Era hermano del periodista Alcides Castro Santana, quien estuvo preso por sus actividades antitrujillistas y fue uno de los primeros directores del periódico Libertad, órgano del Movimiento Popular Dominicano (MPD)- un partido marxista-leninista. Castro Santana abandonó luego sus ideas políticas de izquierda tras su regreso del exilio en Venezuela. En 1963 escribía en el periódico derechista Prensa Libre, que dirigía Rafael Bonilla Aybar y que incendiado por las turbas durante la revolución constitucionalista de 1965.
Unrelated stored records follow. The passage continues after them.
### config.mk
export PLATFORM = sky130hd
export DESIGN_NAME = aes_spi
export DESIGN_NICKNAME = d
export VERILOG_FILES = /design/src/logic/aes_pkg.sv /design/src/logic/aes_spi.sv
export SDC_FILE = /design/constraint.sdc
export NUM_CORES = 1
export LEC_CHECK = 0
export CORE_AREA = 2 2 152 154
export DETAILED_ROUTE_END_ITERATION = 8
export DIE_AREA = 0 0 154 156
export DONT_BUFFER_PORTS = 1
export GPL_ROUTABILITY_DRIVEN = 0
export SETUP_SLACK_MARGIN = 0.1
export SKIP_LAST_GASP = 1
export SYNTH_ARGS = -nofsm -noshare
export SYNTH_HDL_FRONTEND = slang
export SYNTH_SLANG_ARGS = --single-unit
### constraint.sdc
create_clock -name sclk -period 1.2 [get_ports sclk]
set_clock_uncertainty 0.05 [all_clocks]
set_input_delay 0.24 -clock sclk [delete_from_list [all_inputs] [get_ports sclk]]
set_output_delay 0.24 -clock sclk [all_outputs]
set_load 0.03 [all_outputs]
### src/logic/aes_pkg.sv
// aes-128 shared types
package aes_pkg;

  // one 32-bit word of the key schedule
  typedef logic [31:0] aes_word_t;

  // a 128-bit round key as four schedule words, word 0 in the top bits
  typedef aes_word_t [0:3] aes_key_t;

  // a cipher block seen either as a flat vector or as sixteen bytes
  // the flat view feeds the serial shift chain
  // the byte view follows fips-197 column order, so byte 4*c + r is row r of column c
  // byte 0 is the most significant byte of the flat view
  typedef union packed {
    logic [127:0]     bits;
    logic [0:15][7:0] bytes;
  } aes_block_t;

  // round counter wide enough for the ten rounds and the finishing step
  typedef logic [3:0] aes_round_t;

  // number of cipher rounds for a 128-bit key
  localparam aes_round_t num_rounds = 4'd10;

  // round constant used by the first key expansion step
  localparam logic [7:0] rcon_init = 8'h01;

  // multiply by x in gf(2^8) modulo the aes polynomial x^8 + x^4 + x^3 + x + 1
  // used by mixcolumns and to advance the round constant
  function automatic logic [7:0] xtime(input logic [7:0] b);
    logic [7:0] shifted;
    shifted = {b[6:0], 1'b0};
    // reduce when the top bit falls out of the byte
    if (b[7]) begin
      shifted = shifted ^ 8'h1b;
    end
    return shifted;
  endfunction

endpackage
### src/logic/aes_spi.sv
// spi shift interface for the aes core
`timescale 1ns/1ps

module aes_spi (
  input  logic                sclk,
  input  logic                rst,
  input  logic                mosi,
  input  logic                done,
  input  aes_pkg::aes_block_t ciphertext,
  output logic                miso,
  output aes_pkg::aes_block_t plaintext,
  output aes_pkg::aes_key_t   key
);

  logic [127:0] out_shift;
  logic         was_done;
  logic         miso_q;

  // one 256-bit chain, plaintext on top and key below
  // mosi enters the key lsb, the key msb spills into the plaintext lsb
  // so the host sends plaintext first and then key, both msb first
  always_ff @(posedge sclk) begin
    {plaintext.bits, key} <= {plaintext.bits[126:0], key, mosi};
  end

  // keep loading the ciphertext until done has been seen at a falling edge
  // after that the register moves one bit toward the top on every posedge
  always_ff @(posedge sclk) begin
    if (!was_done) begin
      out_shift <= ciphertext.bits;
    end else begin
      out_shift <= {out_shift[126:0], 1'b0};
    end
  end

  // miso changes on the falling edge, half a cycle ahead of the host sampling
  // the bit stays low while no result is ready
  always_ff @(negedge sclk) begin
    if (rst) begin
      was_done <= 1'b0;
      miso_q   <= 1'b0;
    end else begin
      was_done <= done;
      miso_q   <= done & out_shift[127];
    end
  end

  // before the first falling edge with done high, show the ciphertext msb directly
  assign miso = (done && !was_done) ? ciphertext.bits[127] : miso_q;

endmodule

==> impl_metrics.json, run 1 <==
{
  "antenna_found_initial": 0,
  "critical_path.endpoint_type": "output port",
  "pwr-share-clk_pct": 45.0,
  "cap_violations": 0,
  "seq_area_frac_synth_pct": 77.9,
  "grtUsageTotal_pct": 17.2,
  "rsz0062_at_grt": "yes",
  "routed-via-count": 4684,
  "start_util_pct": 44.3,
  "io_buffers": 0,
  "worstSetupPathType": "flop to output port",
  "num_io_pins": 389,
  "grt_max_degree": 17,
  "arrival_ps": 1980,
  "die_height_um": 156,
  "drive_gt1_share_pct": 64.9,
  "areaGrowthSynthToFinish_pct": 43.2,
  "cts_sinks": 386,
  "holdWs_ps": 243,
  "instances_no_fill": 1038,
  "report.final.hold_viol_count": 0,
  "power_density_nw_per_um2": 1860,
  "core_area_um2": 22400,
  "crit_fanout": 2,
  "power_frac_seq_pct": 49.7,
  "gr-total-overflow": 0,
  "setup_viol": 169,
  "dp_hpwl_um": 13200,
  "setup_ws_ps": -1070,
  "r2r-start": "was_done$_SDFF_NP0_",
  "worstSkewPairLatency_ps": 560,
  "worstMarginPinSlew_ps": 234,
  "drt_pass1_iterations": 4,
  "root_buffer": "clkbuf_16",
  "cts_buffers": 37,
  "n_antenna_cell": 0,
  "p_sw_w": 0.00551,
  "syn_inst": 533,
  "r2r_cells": 6,
  "cp.required_ps": 910,
  "clockBufferDepth": 3,
  "violations": "setup timing",
  "min_to": "key[0]$_DFF_P_",
  "whs_path_depth": 1,
  "placed_area_um2": 10200,
  "yosysWarnings": 0,
  "die-area_um2": 24000,
  "total_leakage_power_nw": 5.80,
  "fin_nets": 857,
  "min-delay-start": "mosi",
  "yosysUniqueCellTypes": 9,
  "grt_pass1_vias": 5330,
  "synth.net_count": 665,
  "setup_tns_ps": -109090,
  "final_area_um2": 14200,
  "reg2reg_to": "out_shift[44]$_DFF_P_",
  "p_comb_share_pct": 5.2,
  "fp-row-count": 55,
  "status": "finished, violations left",
  "grt_pass1_wl_um": 32100,
  "ant_nets": 0,
  "worstHoldPathType": "input port to flop",
  "syn_area_per_cell_um2": 18.6,
  "cp-start-kind": "flop",
  "viasPerCell": 4.51,
  "power.internal_w": 0.0209,
  "drtIter0Drc": 122,
  "clkTransAtPathRegs_ps": 60,
  "placed_cells": 825,
  "slew_headroom_pct": 84.4,
  "chipWidth_um": 154,
  "drt-total-wl_um": 21400,
  "swShare_pct": 20.8,
  "drc": 0,
  "final_max_slew_viol_count": 0,
  "ys_seq_elements": 386,
  "htreeDepth": 2,
  "worst_ir_drop_vdd_mv": 1.66,
  "cts_tree": "yes",
  "syn_area_um2": 9920,
  "r2r_setup_slack_ps": -920,
  "wl_per_cell_um": 20.6
}
[worst max-delay path, stage by stage (launching register included)]
cell and delay (ps):
dfxtp_4 330, nand2b_4 130, mux2_4 350
[final cells by class]
cell class,instances,area (um2)
Sequential cell,386,8690
Fill cell,1442,8160
Multi-Input combinational cell,132,1950
Timing Repair Buffer,166,1910
Clock buffer,48,1090
Tap cell,285,357
Clock inverter,21,203
[registers in the layout (all words and copies together), names as in the netlist]
| signal | cells |
|---|---|
| plaintext | 128 |
| key | 128 |
| was_done | 1 |
| miso_q | 1 |
| out_shift | 128 |
[cell families after synthesis]
| logic type | Yosys count | share of synthesized area (%) |
|---|---|---|
| mux | 128 | 19.0 |
| flops | 386 | 77.9 |
| buf+inv | 15 | 2.78 |
| simple gates | 4 | 0.252 |
[cells in the final DEF (no fill, tap or decap), types with 4 or more instances in the layout]
cell type and count:
buf_6 7, dfxtp_1 129, buf_16 4, clkbuf_16 40
clkbuf_8 6, clkinv_2 8, dfxtp_4 256, dlygate4sd3_1 129
mux2_4 125, buf_12 11, clkinvlp_4 4, buf_8 13
[Yosys cell counts]
master,n,area share [%]
buf_6,1,0.11
and2_1,1,0.063
buf_12,13,2.6
nor2b_1,2,0.13
inv_1,1,0.038
dfxtp_1,386,78
mux2_4,119,18
nand2b_1,1,0.063
mux2_2,9,1.0
[power by group through the flow]
stage	Combinational, W	Sequential [W]	Clock [W]
CTS	0.00140	0.0131	0.0121
global route	0.00146	0.0132	0.0127
global placement	0.000815	0.0139	0.0000156
floorplan	0.000792	0.0139	0.0000157
finish	0.00138	0.0132	0.0119
detailed placement	0.000835	0.0139	0.0000156
[metrics by stage]
| stage | setup WS [ps] | power (W) | utilization (%) |
|---|---|---|---|
| floorplan | -521 | 0.0147 | - |
| global route | -1110 | 0.0273 | 63.5 |
| CTS | -1090 | 0.0267 | 63.6 |
| detailed placement | -600 | 0.0148 | 45.8 |
| global placement | -582 | 0.0148 | 45.8 |
| finish | -1070 | 0.0264 | 63.5 |
[worst max-delay path by stage]
| stage | from | to | slack [ps] | cells past startpoint |
|---|---|---|---|---|
| final | was_done$_SDFF_NP0_ | miso | -1070 | 2 |
| after global routing | was_done$_SDFF_NP0_ | miso | -1110 | 2 |
| after CTS | was_done$_SDFF_NP0_ | miso | -1090 | 2 |
| after detailed placement | was_done$_SDFF_NP0_ | out_shift[43]$_DFF_P_ | -600 | 3 |
| after global placement | was_done$_SDFF_NP0_ | out_shift[31]$_DFF_P_ | -580 | 3 |
| after floorplan | was_done$_SDFF_NP0_ | out_shift[100]$_DFF_P_ | -520 | 3 |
Ese mismo año, Castro Santana lució el rango de mayor de la Fuerza Aérea Dominicana, que combatía a los patriotas que luchaban por reponer a Juan Bosch como presidente constitucional de la República, víctima de un Golpe de Estado militar el 25 de septiembre de 1963. Castro Santana murió años después en un accidente de tránsito en el que también pereció una hija suya, en el ensanche Los Mina, al este de la ciudad. Fue padrino de bodas del autor de este libro, el 18 de octubre de 1964.